X-Men: Primeira Classe

junho 3, 2011

por Pedro Costa de Biasi

Contar a origem de uma franquia sem rever toda a roupagem anterior é uma proposta interessante, mas cheia de armadilhas. X-Men: Primeira Classe – que estreia hoje – cai na principal delas, ou melhor, em um grilhão: o de criar um elo com os elementos dos filmes anteriores.

No início, Erik (Michael Fassbender) e Charles Xavier (James McAvoy) sequer se conhecem. O futuro Professor X se envolve fraternalmente com Raven/Mística (Jennifer Lawrence), ensinando-a a esconder sua mutação, enquanto aquele que se tornará Magneto cresce obcecado com o assassino de sua mãe, Sebastian Shaw (Kevin Bacon). Durante uma crise na Guerra Fria, os mutantes vão se encontrando e tentam conservar a união enquanto Shaw se coloca como uma ameaça muito maior do que se imaginava.
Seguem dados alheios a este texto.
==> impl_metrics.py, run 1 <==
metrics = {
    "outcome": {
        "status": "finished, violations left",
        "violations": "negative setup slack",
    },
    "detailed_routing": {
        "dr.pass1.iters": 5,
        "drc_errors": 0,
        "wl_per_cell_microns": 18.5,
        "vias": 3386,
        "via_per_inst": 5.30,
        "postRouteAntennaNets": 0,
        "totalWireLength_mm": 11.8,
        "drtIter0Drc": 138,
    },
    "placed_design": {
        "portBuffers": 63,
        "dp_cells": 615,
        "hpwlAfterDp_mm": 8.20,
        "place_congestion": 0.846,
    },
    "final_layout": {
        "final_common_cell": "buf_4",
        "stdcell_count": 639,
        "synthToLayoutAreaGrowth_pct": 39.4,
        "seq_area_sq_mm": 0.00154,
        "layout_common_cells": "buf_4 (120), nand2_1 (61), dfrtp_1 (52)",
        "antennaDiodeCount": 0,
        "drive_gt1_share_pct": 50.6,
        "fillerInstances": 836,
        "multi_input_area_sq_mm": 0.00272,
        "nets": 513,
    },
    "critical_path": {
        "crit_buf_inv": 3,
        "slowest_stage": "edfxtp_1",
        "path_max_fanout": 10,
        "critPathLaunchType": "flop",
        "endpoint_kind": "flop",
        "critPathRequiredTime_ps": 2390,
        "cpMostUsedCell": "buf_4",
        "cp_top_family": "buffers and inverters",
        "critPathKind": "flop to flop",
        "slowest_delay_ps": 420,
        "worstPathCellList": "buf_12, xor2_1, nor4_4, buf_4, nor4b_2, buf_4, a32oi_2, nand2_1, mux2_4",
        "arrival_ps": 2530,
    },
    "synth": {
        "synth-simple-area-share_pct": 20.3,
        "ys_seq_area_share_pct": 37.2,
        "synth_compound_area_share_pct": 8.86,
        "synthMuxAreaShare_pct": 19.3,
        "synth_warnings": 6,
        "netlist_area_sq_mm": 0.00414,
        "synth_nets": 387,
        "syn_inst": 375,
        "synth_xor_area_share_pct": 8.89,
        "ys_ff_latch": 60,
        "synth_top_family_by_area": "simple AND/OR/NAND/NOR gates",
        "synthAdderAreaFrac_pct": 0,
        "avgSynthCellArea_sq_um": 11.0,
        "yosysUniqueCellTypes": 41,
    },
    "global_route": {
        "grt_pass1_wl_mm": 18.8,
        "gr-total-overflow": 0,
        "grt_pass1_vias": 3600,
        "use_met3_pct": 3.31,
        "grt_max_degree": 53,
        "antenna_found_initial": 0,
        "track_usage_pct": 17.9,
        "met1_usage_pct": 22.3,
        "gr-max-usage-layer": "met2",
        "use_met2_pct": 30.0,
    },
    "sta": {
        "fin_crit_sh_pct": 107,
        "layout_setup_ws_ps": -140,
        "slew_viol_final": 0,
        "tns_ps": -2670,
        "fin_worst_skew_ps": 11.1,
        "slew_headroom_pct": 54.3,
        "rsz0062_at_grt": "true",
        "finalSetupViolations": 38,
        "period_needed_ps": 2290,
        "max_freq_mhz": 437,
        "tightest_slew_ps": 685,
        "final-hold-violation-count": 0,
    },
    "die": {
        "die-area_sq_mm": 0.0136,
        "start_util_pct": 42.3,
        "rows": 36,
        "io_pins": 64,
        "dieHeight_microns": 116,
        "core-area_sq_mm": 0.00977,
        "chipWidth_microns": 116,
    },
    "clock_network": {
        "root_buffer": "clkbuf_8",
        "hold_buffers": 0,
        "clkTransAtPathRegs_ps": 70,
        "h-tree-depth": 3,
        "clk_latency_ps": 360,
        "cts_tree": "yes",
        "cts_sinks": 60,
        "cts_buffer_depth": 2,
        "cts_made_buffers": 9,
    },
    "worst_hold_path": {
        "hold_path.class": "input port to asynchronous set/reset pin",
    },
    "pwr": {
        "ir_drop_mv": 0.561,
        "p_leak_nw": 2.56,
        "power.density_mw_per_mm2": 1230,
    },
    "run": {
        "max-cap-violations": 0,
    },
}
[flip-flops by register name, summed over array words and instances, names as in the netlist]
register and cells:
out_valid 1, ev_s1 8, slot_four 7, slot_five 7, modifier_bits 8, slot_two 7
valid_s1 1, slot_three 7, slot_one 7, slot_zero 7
Embora os 131 minutos de duração pareçam adequados para retomar a história, na inexplicável obrigação de não deixar pontas soltas com os filmes anteriores os acontecimentos são apressados e degringolam. É algo similar ao que aconteceu em X-Men: O Confronto Final, embora a trama deste tenha seguido sempre para frente. A do filme de Matthew Vaughn, por sua vez, se esforça para alcançar um estado das coisas definido.

O que não fica claro é a razão de subjugar a narrativa à duração de um filme ao invés de dois. Na primeira parte, haveria chance e espaço para construir muito melhor as situações, e a segunda poderia fazer as ligações com a trilogia sem tanto desespero. Logo no início já fica claro que é preciso introduzir muitas coisas, tanto que a apresentação de personagens e conexões coincidem com o desenvolvimento avançado de certos aspectos da trama. Erik, ocasionalmente jogado em cenas passageiras, sofre muito no processo.

Fassbender faz um belo trabalho, portando alguma belicosidade até em momentos serenos – esta dualidade é o mote do personagem –, mas seu entrosamento no grupo de Xavier, seja conflituoso ou harmônico, se faz em passagens atabalhoadas. Ele é uma figura deslocada, distante demais para criar relações de qualquer tipo. Sendo ele um dos dois pólos fundamentais dos X-Men no cinema, falta-lhe presença e construção dramatúrgica.

Este é um desserviço à já perigosa proposta da produção. Ao tentar contar um início satisfatório em um único longa, Vaughn e outros três roteiristas abarrotam o miolo da história com cenas que deveriam sinalizar alguma transição, mas são na verdade intromissões de uma situação  já prevista dentro da que vige naquele estágio da narrativa. Na prática, X-Men: Primeira Classe passa boa parte do tempo sem uma motivação própria.

Ao menos o clímax ganha com a pressa de antes, e se compõe com bastante precisão e cadência.  A sequência é uma generosa set-piece que ainda tem um sentido intranarrativo ao estabelecer tensões e conflitos pontuais. Mesmo as mudanças mais bruscas têm um terreno propício, menos açoitado pela progressão vertiginosa da trama. Mas não se enganar: os personagens não são  profundamente desenvolvidos nem nessa meia hora final. Há apenas um equilíbrio entre a integridade do filme e o desenvolvimento de situações e estados que explicam os pormenores consagrados no cinema.

Outra escolha sensata foi manter a mentalidade de Erik coerente e não submeter  seus ideais ao maniqueísmo. As raízes de sua personalidade carregam alguma ambiguidade, seguindo a bela relação raiva/serenidade que Xavier vê nele. É também uma amostra de que, quando a progressão narrativa não é um empecilho, belos momentos vêm à tona – e, apesar da irregularidade, o diretor e os roteiristas merecem elogios por tais ilhas de sensibilidade. Há uma porção delas, mas a enxurrada do ritmo os arrasta e afoga.

Vaughn também manipula – ou, para ser mais brando, manuseia –a dramaticidade das cenas com eficiência. Ele tem olho para o grandioso, permitindo arroubos na trilha sonora quando o espetáculo consegue se cruzar com o ápice de situações e personagens. Vale também apontar que a produção é esmerada, contando com com efeitos visuais via de regra eficientes e uma direção de arte criativa, menos reverente à reprodução de época que o de costume.

Costumeiro trapalhão, o editor Lee Smith mais uma vez erra no frenesi de acontecimentos simultâneos, mas monta bem o clímax. O problema do filme não é a vertigem da montagem, nem mesmo a dos sentidos (Vaughn filma bem), e sim a vertigem da narrativa. Não há nada mais típico no cinema de ação atual, e o prejuízo continua a se fazer sentir.